[Stored data entries]
----
This is an optimization exercise on Yosys and OpenROAD, whose aim is small area and a short achievable clock period, not a production implementation.
The RTL of this run was laid out without a check of its function.
No activity file was given, so power comes from the tool's default toggle rates.

File: config.mk
export PLATFORM = sky130hd
export DESIGN_NAME = fpga_trading_core
export DESIGN_NICKNAME = fpga_trading_core
export VERILOG_FILES = /design/flow/design.v
export SDC_FILE = /design/flow/constraint.sdc
export NUM_CORES = 4
export LEC_CHECK = 0
export CAP_MARGIN = 20
export CORE_MARGIN = 2
export CORE_UTILIZATION = 40
export SLEW_MARGIN = 20
File: constraint.sdc
create_clock -name core_clock -period 320.0 [get_ports {clk}]
set_input_delay 64.0000 -clock core_clock [delete_from_list [all_inputs] [get_ports {clk}]]
set_output_delay 64.0000 -clock core_clock [all_outputs]
set_load 0.01 [all_outputs]
File: run.sh
#!/bin/bash
# synth_recipe.tcl (not shown) runs the flow's synth.tcl, then flattens the netlist and writes it again
# the make line also repeats each setting of config.mk as NAME=value (left out here)
make -C /OpenROAD-flow-scripts/flow DESIGN_CONFIG=/design/flow/config.mk WORK_HOME=/design/flow/orfs CLKGATE_MAP_FILE= SYNTH_SCRIPT=/design/flow/synth_recipe.tcl finish
File: design.v
module order_book_poc (
    input wire clk,          
    input wire rst_n,        
    input wire        valid_in,      
    input wire [31:0] price_in,      
    input wire [31:0] size_in,       
    input wire        side_in,       
    output reg [31:0] best_bid_price,  
    output reg [31:0] best_bid_size,   
    output reg [31:0] best_ask_price,  
    output reg [31:0] best_ask_size    
);
    reg [31:0] internal_best_bid_price;
    reg [31:0] internal_best_bid_size;
    reg [31:0] internal_best_ask_price;
    reg [31:0] internal_best_ask_size;
    always @* begin
        best_bid_price = internal_best_bid_price;
        best_bid_size  = internal_best_bid_size;
        best_ask_price = internal_best_ask_price;
        best_ask_size  = internal_best_ask_size;
    end
    always @(posedge clk or negedge rst_n) begin
        if (!rst_n) begin
            internal_best_bid_price <= 32'd0;
            internal_best_bid_size  <= 32'd0;
            internal_best_ask_price <= 32'hFFFFFFFF;
            internal_best_ask_size  <= 32'd0;
        end else begin
            if (valid_in) begin
                if (side_in == 0) begin  
                    if (price_in > internal_best_bid_price) begin
                        internal_best_bid_price <= price_in;
                        internal_best_bid_size  <= size_in;
                    end
                end else begin  
                    if (price_in < internal_best_ask_price) begin
                        internal_best_ask_price <= price_in;
                        internal_best_ask_size  <= size_in;
                    end
                end
            end
        end
    end
endmodule
module hw_feature_engine (
    input wire clk,
    input wire rst_n,
    input wire        event_valid,
    input wire [31:0] event_price,
    input wire [31:0] event_size,
    input wire [1:0]  event_type,  
    output reg [15:0] book_imbalance_fixed,
    output reg [7:0]  trade_intensity
);
    reg [63:0] total_bid_volume;
    reg [63:0] total_ask_volume;
    reg [7:0]  trade_count_window;
    localparam COUNT_DECAY_RATE = 8'd1;  
    localparam CYCLES_PER_DECAY = 1000;  
    reg [15:0] decay_timer;
    always @(posedge clk or negedge rst_n) begin
        if (!rst_n) begin
            trade_count_window <= 8'd0;
            decay_timer <= 0;
        end else begin
            if (event_valid && event_type == 2'b10) begin
                if (trade_count_window < 8'hFF) begin
                    trade_count_window <= trade_count_window + 1;
                end
            end
            if (decay_timer == CYCLES_PER_DECAY - 1) begin
                if (trade_count_window > COUNT_DECAY_RATE) begin
                    trade_count_window <= trade_count_window - COUNT_DECAY_RATE;
                end else begin
                    trade_count_window <= 8'd0;
                end
                decay_timer <= 0;
            end else begin
                decay_timer <= decay_timer + 1;
            end
        end
    end
    always @(posedge clk or negedge rst_n) begin
        if (!rst_n) begin
            total_bid_volume <= 64'd0;
            total_ask_volume <= 64'd0;
            book_imbalance_fixed <= 16'd0;
        end else begin
            if (event_valid) begin
                case (event_type)
                    2'b00: total_bid_volume <= total_bid_volume + event_size;  
                    2'b01: total_ask_volume <= total_ask_volume + event_size;  
                endcase
            end
            if ((total_bid_volume + total_ask_volume) > 0) begin
                book_imbalance_fixed <= (total_bid_volume * 1024) / (total_bid_volume + total_ask_volume);
            end else begin
                book_imbalance_fixed <= 16'd0;
            end
        end
    end
    always @* begin
        trade_intensity = trade_count_window;
    end
endmodule
module fpga_inference_engine (
    input wire clk,
    input wire rst_n,
    input wire [15:0] book_imbalance_fixed,
    input wire [7:0]  trade_intensity,
    output reg prediction
);
    localparam [15:0] IMBALANCE_THRESHOLD = 16'd614;
    localparam [7:0]  INTENSITY_THRESHOLD = 8'd25;
    always @* begin
        prediction = 1'b0;
        if (book_imbalance_fixed > IMBALANCE_THRESHOLD) begin
            if (trade_intensity > INTENSITY_THRESHOLD) begin
                prediction = 1'b1;
            end else begin
                prediction = 1'b0;
            end
        end else begin
            prediction = 1'b0;
        end
    end
endmodule
This is an optimization exercise on Yosys and OpenROAD, whose aim is small area, a short achievable clock period and few clock cycles, not a production implementation. At most, simulation tests tie the RTL to the original design; equivalence was not proved. The clock port is modelled as an ideal driver; clocking choices that lean on that would not hold on a real chip. Power and IR drop assume default switching activity.

// FinalCPU
module FinalCPU(
	output	wire	[31:0]	imem_addr,
	output	wire			wb_valid,
	output	wire	[4:0]	wb_addr,
	output	wire	[31:0]	wb_data,
	input	wire	[31:0]	imem_data,
	input	wire			rst,
	input	wire			clk
);
export LEC_CHECK = 0
export CAP_MARGIN = 20
export CORE_MARGIN = 2
export CORE_UTILIZATION = 55
export CTS_CLUSTER_DIAMETER = 80
export CTS_CLUSTER_SIZE = 24
export SETUP_SLACK_MARGIN = 5
export SLEW_MARGIN = 65
export SYNTH_HIERARCHICAL = 1
export SYNTH_MINIMUM_KEEP_SIZE = 0
export TNS_END_PERCENT = 0
create_clock -name core_clock -period 8.0 [get_ports {clk}]
standard.sh (not shown) runs the stock make flow with config.mk's settings and CLKGATE_MAP_FILE= SYNTH_SCRIPT=/design/flow/synth_recipe.tcl, a recipe that flattens the netlist after the stock synthesis.
==> flow/flow/run.sh <==
#!/bin/bash
# Layout flow: the standard flow with three extra steps, run through
# ORFS's step hooks:
#  - before floorplanning (flow/downsize.tcl): each combinational cell goes
#    back to its smallest size; timing repair then upsizes where needed;
#  - before clock-tree synthesis (flow/io_buffers.tcl): the port buffers get a
#    plain buffer cell;
#  - at the end of global routing (flow/post_grt.tcl): a second timing repair
#    of all endpoints within 0.15 ns of the worst.
# Each step's full output goes to a log file here.
set -euo pipefail
W=$(pwd)
bash standard.sh synth > synth.log 2>&1
bash standard.sh floorplan PRE_FLOORPLAN_TCL="$W/flow/downsize.tcl" > floorplan.log 2>&1
bash standard.sh place > place.log 2>&1
bash standard.sh cts PRE_CTS_TCL="$W/flow/io_buffers.tcl" > cts.log 2>&1
bash standard.sh grt POST_GLOBAL_ROUTE_TCL="$W/flow/post_grt.tcl" > grt.log 2>&1
bash standard.sh finish > layout.log 2>&1
test -f out/final.def
Other scripts of this flow, unchanged in this note and not shown: flow/flow/downsize.tcl, flow/flow/io_buffers.tcl, flow/flow/post_grt.tcl
The first run completed with no timing, DRC or antenna violations.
----
AIM OF THE TASK: Copy every record precisely, omitting nothing.

YOUR RESPONSE:
This is an optimization exercise on Yosys and OpenROAD, whose aim is small area and a short achievable clock period, not a production implementation.
The RTL of this run was laid out without a check of its function.
No activity file was given, so power comes from the tool's default toggle rates.

File: config.mk
export PLATFORM = sky130hd
export DESIGN_NAME = fpga_trading_core
export DESIGN_NICKNAME = fpga_trading_core
export VERILOG_FILES = /design/flow/design.v
export SDC_FILE = /design/flow/constraint.sdc
export NUM_CORES = 4
export LEC_CHECK = 0
export CAP_MARGIN = 20
export CORE_MARGIN = 2
export CORE_UTILIZATION = 40
export SLEW_MARGIN = 20
File: constraint.sdc
create_clock -name core_clock -period 320.0 [get_ports {clk}]
set_input_delay 64.0000 -clock core_clock [delete_from_list [all_inputs] [get_ports {clk}]]
set_output_delay 64.0000 -clock core_clock [all_outputs]
set_load 0.01 [all_outputs]
File: run.sh
#!/bin/bash
# synth_recipe.tcl (not shown) runs the flow's synth.tcl, then flattens the netlist and writes it again
# the make line also repeats each setting of config.mk as NAME=value (left out here)
make -C /OpenROAD-flow-scripts/flow DESIGN_CONFIG=/design/flow/config.mk WORK_HOME=/design/flow/orfs CLKGATE_MAP_FILE= SYNTH_SCRIPT=/design/flow/synth_recipe.tcl finish
File: design.v
module order_book_poc (
    input wire clk,          
    input wire rst_n,        
    input wire        valid_in,      
    input wire [31:0] price_in,      
    input wire [31:0] size_in,       
    input wire        side_in,       
    output reg [31:0] best_bid_price,  
    output reg [31:0] best_bid_size,   
    output reg [31:0] best_ask_price,  
    output reg [31:0] best_ask_size    
);
    reg [31:0] internal_best_bid_price;
    reg [31:0] internal_best_bid_size;
    reg [31:0] internal_best_ask_price;
    reg [31:0] internal_best_ask_size;
    always @* begin
        best_bid_price = internal_best_bid_price;
        best_bid_size  = internal_best_bid_size;
        best_ask_price = internal_best_ask_price;
        best_ask_size  = internal_best_ask_size;
    end
    always @(posedge clk or negedge rst_n) begin
        if (!rst_n) begin
            internal_best_bid_price <= 32'd0;
            internal_best_bid_size  <= 32'd0;
            internal_best_ask_price <= 32'hFFFFFFFF;
            internal_best_ask_size  <= 32'd0;
        end else begin
            if (valid_in) begin
                if (side_in == 0) begin  
                    if (price_in > internal_best_bid_price) begin
                        internal_best_bid_price <= price_in;
                        internal_best_bid_size  <= size_in;
                    end
                end else begin  
                    if (price_in < internal_best_ask_price) begin
                        internal_best_ask_price <= price_in;
                        internal_best_ask_size  <= size_in;
                    end
                end
            end
        end
    end
endmodule
module hw_feature_engine (
    input wire clk,
    input wire rst_n,
    input wire        event_valid,
    input wire [31:0] event_price,
    input wire [31:0] event_size,
    input wire [1:0]  event_type,  
    output reg [15:0] book_imbalance_fixed,
    output reg [7:0]  trade_intensity
);
    reg [63:0] total_bid_volume;
    reg [63:0] total_ask_volume;
    reg [7:0]  trade_count_window;
    localparam COUNT_DECAY_RATE = 8'd1;  
    localparam CYCLES_PER_DECAY = 1000;  
    reg [15:0] decay_timer;
    always @(posedge clk or negedge rst_n) begin
        if (!rst_n) begin
            trade_count_window <= 8'd0;
            decay_timer <= 0;
        end else begin
            if (event_valid && event_type == 2'b10) begin
                if (trade_count_window < 8'hFF) begin
                    trade_count_window <= trade_count_window + 1;
                end
            end
            if (decay_timer == CYCLES_PER_DECAY - 1) begin
                if (trade_count_window > COUNT_DECAY_RATE) begin
                    trade_count_window <= trade_count_window - COUNT_DECAY_RATE;
                end else begin
                    trade_count_window <= 8'd0;
                end
                decay_timer <= 0;
            end else begin
                decay_timer <= decay_timer + 1;
            end
        end
    end
    always @(posedge clk or negedge rst_n) begin
        if (!rst_n) begin
            total_bid_volume <= 64'd0;
            total_ask_volume <= 64'd0;
            book_imbalance_fixed <= 16'd0;
        end else begin
            if (event_valid) begin
                case (event_type)
                    2'b00: total_bid_volume <= total_bid_volume + event_size;  
                    2'b01: total_ask_volume <= total_ask_volume + event_size;  
                endcase
            end
            if ((total_bid_volume + total_ask_volume) > 0) begin
                book_imbalance_fixed <= (total_bid_volume * 1024) / (total_bid_volume + total_ask_volume);
            end else begin
                book_imbalance_fixed <= 16'd0;
            end
        end
    end
    always @* begin
        trade_intensity = trade_count_window;
    end
endmodule
module fpga_inference_engine (
    input wire clk,
    input wire rst_n,
    input wire [15:0] book_imbalance_fixed,
    input wire [7:0]  trade_intensity,
    output reg prediction
);
    localparam [15:0] IMBALANCE_THRESHOLD = 16'd614;
    localparam [7:0]  INTENSITY_THRESHOLD = 8'd25;
    always @* begin
        prediction = 1'b0;
        if (book_imbalance_fixed > IMBALANCE_THRESHOLD) begin
            if (trade_intensity > INTENSITY_THRESHOLD) begin
                prediction = 1'b1;
            end else begin
                prediction = 1'b0;
            end
        end else begin
            prediction = 1'b0;
        end
    end
endmodule
This is an optimization exercise on Yosys and OpenROAD, whose aim is small area, a short achievable clock period and few clock cycles, not a production implementation. At most, simulation tests tie the RTL to the original design; equivalence was not proved. The clock port is modelled as an ideal driver; clocking choices that lean on that would not hold on a real chip. Power and IR drop assume default switching activity.

// FinalCPU
module FinalCPU(
	output	wire	[31:0]	imem_addr,
	output	wire			wb_valid,
	output	wire	[4:0]	wb_addr,
	output	wire	[31:0]	wb_data,
	input	wire	[31:0]	imem_data,
	input	wire			rst,
	input	wire			clk
);
export LEC_CHECK = 0
export CAP_MARGIN = 20
export CORE_MARGIN = 2
export CORE_UTILIZATION = 55
export CTS_CLUSTER_DIAMETER = 80
export CTS_CLUSTER_SIZE = 24
export SETUP_SLACK_MARGIN = 5
export SLEW_MARGIN = 65
export SYNTH_HIERARCHICAL = 1
export SYNTH_MINIMUM_KEEP_SIZE = 0
export TNS_END_PERCENT = 0
create_clock -name core_clock -period 8.0 [get_ports {clk}]
standard.sh (not shown) runs the stock make flow with config.mk's settings and CLKGATE_MAP_FILE= SYNTH_SCRIPT=/design/flow/synth_recipe.tcl, a recipe that flattens the netlist after the stock synthesis.
==> flow/flow/run.sh <==
#!/bin/bash
# Layout flow: the standard flow with three extra steps, run through
# ORFS's step hooks:
#  - before floorplanning (flow/downsize.tcl): each combinational cell goes
#    back to its smallest size; timing repair then upsizes where needed;
#  - before clock-tree synthesis (flow/io_buffers.tcl): the port buffers get a
#    plain buffer cell;
#  - at the end of global routing (flow/post_grt.tcl): a second timing repair
#    of all endpoints within 0.15 ns of the worst.
# Each step's full output goes to a log file here.
set -euo pipefail
W=$(pwd)
bash standard.sh synth > synth.log 2>&1
bash standard.sh floorplan PRE_FLOORPLAN_TCL="$W/flow/downsize.tcl" > floorplan.log 2>&1
bash standard.sh place > place.log 2>&1
bash standard.sh cts PRE_CTS_TCL="$W/flow/io_buffers.tcl" > cts.log 2>&1
bash standard.sh grt POST_GLOBAL_ROUTE_TCL="$W/flow/post_grt.tcl" > grt.log 2>&1
bash standard.sh finish > layout.log 2>&1
test -f out/final.def
Other scripts of this flow, unchanged in this note and not shown: flow/flow/downsize.tcl, flow/flow/io_buffers.tcl, flow/flow/post_grt.tcl
The first run completed with no timing, DRC or antenna violations.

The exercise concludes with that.